Als Pfarrer mit einer gewissen Spezialisierung in Sachen Seelsorge bin ich mir meiner Begrenzungen bewusst (wie dies auch Niklaus Peter absolut richtig sagt im Interview, das hier schon verlinkt wurde in den Kommentaren hier). Deshalb ist es für mich essenziell, dass ich bei bestimmten Themen um Fachstellen weiss, an die ich mich als Seelsorgender wenden kann – und die auch ergänzende Angebote für die Betroffenen bereitstellen – z.B. Gesprächsgruppen von Betroffenen, denn das kann ich nicht lokal gewährleisten (wenn das denn überhaupt sinnvoll wäre… ein wenig soziale und geographische Distanz kann da auch hilfreich sein).
Deshalb: Alles richtig, was Sie sagen. Das Werkzeug alleine macht noch nicht den/die Seelsorgende*n. Aber wer Seelsorge auf dem Herzen hat, wird auch darum besorgt sein, dies so gut wie möglich tun zu können. Und da kommt die Fachkompetenz ins Spiel.
Beste Grüsse
Michael Wiesmann
Imke
Gepostet um 16:48 Uhr, 03. FebruarDie Entscheidung des reformierten Stadtverbandes ist nachvollziehbar. Sowohl Suizidprävention als auch -nachbetreuung können nicht länger Kernaufgabe der Kirche sein. Ich würde ergänzen: Vor allem nicht auf lokaler Ebene. Denn religiöse Haltungen von lokalen Communities zu Fragen der Selbsttötung können unterschiedlicher nicht sein. Verhindern oder beschleunigen – beides ist möglich und beides geschieht „mit Gottes Hilfe“. Die lokalen Gemeindeebenen werden sich im Zuge der Deregulierung positionieren und profilieren müssen, und beide Ausprägungen sind möglich.
Wie will man sie unter einem Dach und dem Markenversprechen „Nächstenliebe“ und der damit verbundenen Verantwortung zusammenbringen?

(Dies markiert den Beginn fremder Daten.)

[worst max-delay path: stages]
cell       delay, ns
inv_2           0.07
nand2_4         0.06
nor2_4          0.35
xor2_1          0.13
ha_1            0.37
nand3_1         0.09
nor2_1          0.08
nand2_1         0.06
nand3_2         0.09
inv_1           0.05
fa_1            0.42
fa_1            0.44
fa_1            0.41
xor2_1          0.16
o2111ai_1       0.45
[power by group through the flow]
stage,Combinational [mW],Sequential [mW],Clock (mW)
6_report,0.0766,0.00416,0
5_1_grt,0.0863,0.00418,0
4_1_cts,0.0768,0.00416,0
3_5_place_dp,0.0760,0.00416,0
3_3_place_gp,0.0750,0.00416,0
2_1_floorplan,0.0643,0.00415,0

Welche Hilfe können Sucht- und Suizidbetroffene erwarten? Ist sie an jeder Basis (Exekutive: Seelsorge und Gemeinde) gleich? Welche Qualität haben die Angebote und wird die Haltung der Anbieter klar kommuniziert? Hier geht es um die Erzeugung von Erwartungen, die mitunter nicht eingehalten werden, schwer zu durchschauen sind oder auch rigide ausfallen können.
Dessen müssen sich Betroffene bewusst sein. Aber wer ist das schon, wenn man sich in der Not, in prekären Lebensumständen an den Zipfel der Kirche wendet? Nicht überall wo (abrechnungs- und stellenprozentberechtigte) Suizid- und Suchtprävention draufsteht ist auch eine solche drin. Hier gibt es dunkle Flecken, etwa die: „Gott hat sie zu sich geholt, was hätten wir denn tun sollen?“.

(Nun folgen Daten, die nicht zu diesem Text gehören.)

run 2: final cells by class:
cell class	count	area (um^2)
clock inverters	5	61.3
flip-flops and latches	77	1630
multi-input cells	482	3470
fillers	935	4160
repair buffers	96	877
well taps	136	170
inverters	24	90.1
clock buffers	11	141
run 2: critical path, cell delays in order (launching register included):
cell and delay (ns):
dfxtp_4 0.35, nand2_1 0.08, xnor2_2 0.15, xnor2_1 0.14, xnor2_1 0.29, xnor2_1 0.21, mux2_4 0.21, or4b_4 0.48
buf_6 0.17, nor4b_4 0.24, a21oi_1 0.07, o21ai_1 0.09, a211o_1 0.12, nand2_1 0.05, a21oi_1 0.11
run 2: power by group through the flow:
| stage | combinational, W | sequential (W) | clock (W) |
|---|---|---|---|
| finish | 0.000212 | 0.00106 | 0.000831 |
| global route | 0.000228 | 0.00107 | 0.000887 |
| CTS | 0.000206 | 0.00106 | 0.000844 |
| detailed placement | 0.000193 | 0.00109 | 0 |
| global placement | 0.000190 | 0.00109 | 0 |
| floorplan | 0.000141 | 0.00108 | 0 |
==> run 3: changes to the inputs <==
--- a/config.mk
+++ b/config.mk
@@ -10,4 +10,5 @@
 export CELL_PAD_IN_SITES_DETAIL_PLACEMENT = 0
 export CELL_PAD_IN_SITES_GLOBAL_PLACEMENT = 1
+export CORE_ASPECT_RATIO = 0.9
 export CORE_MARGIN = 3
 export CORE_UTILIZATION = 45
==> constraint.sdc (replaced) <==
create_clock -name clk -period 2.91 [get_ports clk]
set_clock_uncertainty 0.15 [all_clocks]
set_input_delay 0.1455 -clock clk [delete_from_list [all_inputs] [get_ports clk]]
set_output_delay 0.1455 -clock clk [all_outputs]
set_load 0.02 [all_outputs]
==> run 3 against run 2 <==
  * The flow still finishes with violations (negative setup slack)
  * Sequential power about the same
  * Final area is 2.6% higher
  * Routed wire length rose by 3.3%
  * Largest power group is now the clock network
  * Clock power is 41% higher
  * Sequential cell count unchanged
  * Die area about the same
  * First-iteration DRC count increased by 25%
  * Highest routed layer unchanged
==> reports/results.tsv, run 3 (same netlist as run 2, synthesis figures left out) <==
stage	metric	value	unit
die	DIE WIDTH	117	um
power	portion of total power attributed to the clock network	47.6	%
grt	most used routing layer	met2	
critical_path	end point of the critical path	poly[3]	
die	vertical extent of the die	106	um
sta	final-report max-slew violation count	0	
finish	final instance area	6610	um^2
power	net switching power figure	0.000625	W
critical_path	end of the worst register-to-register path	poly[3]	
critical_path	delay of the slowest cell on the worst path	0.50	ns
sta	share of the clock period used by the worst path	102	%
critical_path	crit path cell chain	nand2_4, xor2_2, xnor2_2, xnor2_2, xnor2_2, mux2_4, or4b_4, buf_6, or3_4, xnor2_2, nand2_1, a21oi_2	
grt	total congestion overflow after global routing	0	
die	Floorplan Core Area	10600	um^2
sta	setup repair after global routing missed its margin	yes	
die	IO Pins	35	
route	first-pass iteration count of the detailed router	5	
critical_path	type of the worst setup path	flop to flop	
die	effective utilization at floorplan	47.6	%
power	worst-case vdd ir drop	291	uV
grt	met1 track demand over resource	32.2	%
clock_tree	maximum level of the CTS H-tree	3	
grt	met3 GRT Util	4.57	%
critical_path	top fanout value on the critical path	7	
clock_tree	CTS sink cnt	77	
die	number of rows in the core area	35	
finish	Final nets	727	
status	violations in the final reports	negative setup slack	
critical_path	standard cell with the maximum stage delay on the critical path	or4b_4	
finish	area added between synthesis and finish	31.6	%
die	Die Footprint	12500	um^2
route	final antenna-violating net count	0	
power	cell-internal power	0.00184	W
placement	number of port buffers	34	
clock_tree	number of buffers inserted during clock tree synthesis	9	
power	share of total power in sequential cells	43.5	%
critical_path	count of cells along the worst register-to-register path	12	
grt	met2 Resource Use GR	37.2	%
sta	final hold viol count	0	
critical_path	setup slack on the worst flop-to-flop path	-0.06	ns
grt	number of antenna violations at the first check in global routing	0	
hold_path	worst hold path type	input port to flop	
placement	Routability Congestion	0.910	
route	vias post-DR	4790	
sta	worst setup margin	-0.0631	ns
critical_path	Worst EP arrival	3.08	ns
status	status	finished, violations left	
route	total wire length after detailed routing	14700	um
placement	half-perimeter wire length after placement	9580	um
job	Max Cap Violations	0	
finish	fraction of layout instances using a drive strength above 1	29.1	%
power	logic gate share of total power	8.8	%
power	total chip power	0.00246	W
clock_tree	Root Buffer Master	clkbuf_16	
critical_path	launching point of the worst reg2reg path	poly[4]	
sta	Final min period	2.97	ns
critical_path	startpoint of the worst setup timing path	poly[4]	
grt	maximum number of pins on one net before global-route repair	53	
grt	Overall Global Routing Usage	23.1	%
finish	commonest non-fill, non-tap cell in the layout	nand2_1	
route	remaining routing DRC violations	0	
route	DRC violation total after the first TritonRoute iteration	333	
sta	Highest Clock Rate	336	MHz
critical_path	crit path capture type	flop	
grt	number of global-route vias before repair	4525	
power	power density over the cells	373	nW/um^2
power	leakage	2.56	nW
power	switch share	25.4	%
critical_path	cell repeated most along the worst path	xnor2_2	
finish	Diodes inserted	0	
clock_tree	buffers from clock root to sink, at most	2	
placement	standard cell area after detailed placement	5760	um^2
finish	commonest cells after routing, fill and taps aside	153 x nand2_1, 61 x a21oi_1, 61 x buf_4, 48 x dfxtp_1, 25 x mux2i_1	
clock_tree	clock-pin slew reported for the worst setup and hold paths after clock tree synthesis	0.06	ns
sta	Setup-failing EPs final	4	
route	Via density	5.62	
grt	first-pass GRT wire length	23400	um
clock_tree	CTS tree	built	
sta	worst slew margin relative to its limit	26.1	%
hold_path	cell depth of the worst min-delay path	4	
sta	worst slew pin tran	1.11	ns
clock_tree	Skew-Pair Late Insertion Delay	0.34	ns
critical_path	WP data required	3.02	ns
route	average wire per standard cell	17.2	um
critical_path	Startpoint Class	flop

Und dann wendet man sich wieder den Reiseplänen zu, wie Michael Wiesmann in seinem eingangs letzten Satz sehr treffend anmerkt.
Diese o.g. Ansicht insbesondere zur Suizid- und Suchtprävention hat sich ergeben aus meiner Behördentätigkeit für eine KG. Sie bezieht sich auf diese, sie bezieht sich aber auch auf die Entscheidung der Aufsichtsbehörde, der Bezirkskirchenpflege, die diese Tätigkeit nunmehr beendet hat – eben, weil ich mit dieser Meinung in der Minderheit vertreten sei.
Ich habe mich da vor einen ziemlichen Karren spannen lassen.
Corinne Duc
Gepostet um 00:51 Uhr, 04. FebruarIn dem Fall ginge es eigentlich primär um die allgemeine Frage, wo und wie Pfarrpersonen bei Überforderung durch Seelsorgefälle fachliche Unterstützung oder Supervision bei Psychologen, Psychiatern, Medizinern usw. erhalten könnten? Denn so etwas kommt ja keineswegs nur bei Suizidnachsorge vor.
Ich könnte mir zudem vorstellen dass interdisziplinäre Kolloquien zum Thema „besondere Herausforderungen in der Seelsorgepraxis“ (o.ä.), in welchen auch anhand konkreter Fälle Erfahrungen ausgetauscht und mit Fachvertretern aus verschiedenen Disziplinen Lösungsansätze diskutiert werden könnten, von Interesse und hilfreich wären.
Imke
Gepostet um 09:07 Uhr, 05. FebruarWas ist,
wenn Fragen rund um Sucht- und Suizidprävention oder -nachbetreuung, insbesondere bei Frauen, tabuisiert werden, weil Verantwortliche Sucht und Suizid als Strafe Gottes einordnen?
Was ist,
wenn evangelikal geprägte Haltungen zu diesen Themen zunehmend mehr Einfluss an der Basis („Exekutive“) gewinnen?
Sollte sich die Kirche nicht davon distanzieren?